I tried run the cuda sample “UnifiedMemoryPerf” which in the folder “/usr/local/cuda/samples/1_Utilities/” to test the unified memory on Jetson AGX Xavier 32GB within mode 0 (MAXN), here is the result:
As you see, the CpPglAs (use host pagelocked and device memory async) is the fastest and the UMeasy (unified memory with no hints) is the slowest. I thought perhaps it due to the test buffers are too small, so I tried another benchmark cuda-benchmarks. Following picture shows the result:
where “simpleMemcpy” use ordinary “cudaMemcpy”, “simpleDMA” use pinned memory (AKA zero memory) , “simpleManaged” use unified memory and “400000000” means 400 MB buffer. It shows that the unified memory perform well in computing but cost much more time in accessing all arrays than “simpleMemcpy” and “simpleDMA”. But according to the nvidia offical mannual https://docs.nvidia.com/cuda/cuda-for-tegra-appnote/index.html#pinned-memory and some answers in this forum, people always recommend user to use unified memory. Anyone can explain these results? Thanks
in this condition, zero-copy is the slowest, unified memory without hints performance is not bad. So I am very confused that consider CPU and GPU shared the same physical memory on Jetson, unified memory should perform better than common CPU-GPU-seperated computer, right?

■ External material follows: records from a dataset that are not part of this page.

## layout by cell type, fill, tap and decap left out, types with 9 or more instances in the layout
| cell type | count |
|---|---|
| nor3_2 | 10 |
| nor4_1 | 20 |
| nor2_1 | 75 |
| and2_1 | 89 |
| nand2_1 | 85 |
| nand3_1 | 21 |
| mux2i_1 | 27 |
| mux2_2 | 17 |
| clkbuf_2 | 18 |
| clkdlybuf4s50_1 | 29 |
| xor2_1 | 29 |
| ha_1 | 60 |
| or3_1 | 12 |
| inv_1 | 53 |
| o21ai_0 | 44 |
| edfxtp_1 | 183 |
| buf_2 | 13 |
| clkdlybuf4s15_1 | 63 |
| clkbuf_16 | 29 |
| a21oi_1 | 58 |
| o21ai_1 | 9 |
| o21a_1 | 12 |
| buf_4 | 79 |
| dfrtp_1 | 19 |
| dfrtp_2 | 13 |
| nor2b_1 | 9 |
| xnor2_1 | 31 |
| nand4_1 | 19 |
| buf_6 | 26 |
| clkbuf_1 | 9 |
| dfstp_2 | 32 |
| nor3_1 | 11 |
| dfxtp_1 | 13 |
Source: an optimization exercise on an open RTL-to-GDS flow (aim: small area). Production flows keep margins and buffers that such runs may drop.
Only simulation tests tie the RTL to the original design; equivalence was not proved.
Power figures rest on the tool's default switching activity, not on a simulated workload.

**flow/standard.sh**
```bash
#!/bin/bash
# synth_recipe.tcl (not shown) runs the flow's synth.tcl, then flattens the netlist and writes it again
# the make line also repeats each setting of config.mk as NAME=value (left out here)
make -C /OpenROAD-flow-scripts/flow DESIGN_CONFIG=/design/flow/config.mk WORK_HOME=/design/flow/orfs CLKGATE_MAP_FILE= SYNTH_SCRIPT=/design/flow/synth_recipe.tcl "${@:-finish}"
```
**flow/constraint.sdc**
```tcl
create_clock -name core_clock -period 25.0 [get_ports {clk}]
set_input_delay 5.0000 -clock core_clock [delete_from_list [all_inputs] [get_ports {clk}]]
set_output_delay 5.0000 -clock core_clock [all_outputs]
set_load 0.01 [all_outputs]
```
**flow/flow/run.sh**
```bash
#!/bin/bash
# The standard layout with these changes:
#  - synthesis maps the logic with flow/area.abc (an area-oriented ABC script, without the
#    delay-driven buffering and upsizing of ORFS's default script), and extracts only full
#    adders before it (half adders are left to ABC); everything else in synthesis,
#    including the register mapping, is the standard flow's own synth_recipe.tcl
#  - the port buffers are made from the smallest buffer cell (every input and output port
#    still gets its own buffer)
#  - clock tree synthesis adds no dummy load cells at the tree's leaves
#  - floorplan keeps synthesis's single tie cell per constant value instead of giving each
#    constant output port a tie cell of its own
#  - floorplan removes the buffers synthesis left (placement is not timing-driven here, so
#    global placement does not remove them); the 25 ns clock leaves ample slack
# make's output goes to flow_make.log here; each ORFS step keeps its own log under orfs/logs/.
set -euo pipefail
here=$(pwd)
{
  echo 'proc abc {args} {'
  echo '  set i [lsearch $args -script]'
  echo "  if {\$i >= 0} { lset args [expr {\$i + 1}] {$here/flow/area.abc} }"
  echo '  yosys abc {*}$args'
  echo '}'
  echo 'proc extract_fa {args} { yosys extract_fa -fa {*}$args }'
  cat synth_recipe.tcl
} > area_synth.tcl
sed "s#SYNTH_SCRIPT=[^ ]*synth_recipe.tcl#SYNTH_SCRIPT=$here/area_synth.tcl#" standard.sh > area_standard.sh
grep -q "SYNTH_SCRIPT=$here/area_synth.tcl" area_standard.sh
export BUFFER_PORTS_ARGS="-buffer_cell sky130_fd_sc_hd__buf_1"
export SKIP_REPAIR_TIE_FANOUT=1
export REMOVE_ABC_BUFFERS=1
export CTS_ARGS="-sink_clustering_enable -repair_clock_nets -dont_use_dummy_load -sink_clustering_size 20 -buf_list sky130_fd_sc_hd__clkbuf_8"
bash area_standard.sh > flow_make.log 2>&1
```
**flow/config.mk**
```make
export PLATFORM = sky130hd
export DESIGN_NAME = shooter_top
export DESIGN_NICKNAME = shooter_top
export VERILOG_FILES = /design/flow/design.v
export SDC_FILE = /design/flow/constraint.sdc
export NUM_CORES = 4
export LEC_CHECK = 0
export ABC_AREA = 1
export CAP_MARGIN = 20
export CORE_MARGIN = 2
export CORE_UTILIZATION = 55
export GPL_TIMING_DRIVEN = 0
export SLEW_MARGIN = 20
```
**flow/flow/area.abc**
```
strash
&get -n
&deepsyn -T 60
&put
dch -f
amap
topo
```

In previous Jetson, the pinned memory is not ideal since no cache support.
From Xavier, there is an I/O coherency feature that can improve the performance.
So you might find out that the pinned memory is competitive compared to the unified memory.
But please note the I/O coherency is a one-way feature, which indicates GPU can read CPU caches but CPU cannot.
In some cases, for example, GPU uses the buffer as output (write data).
Unified memory will be a better choice although it does take some overhead in the initial.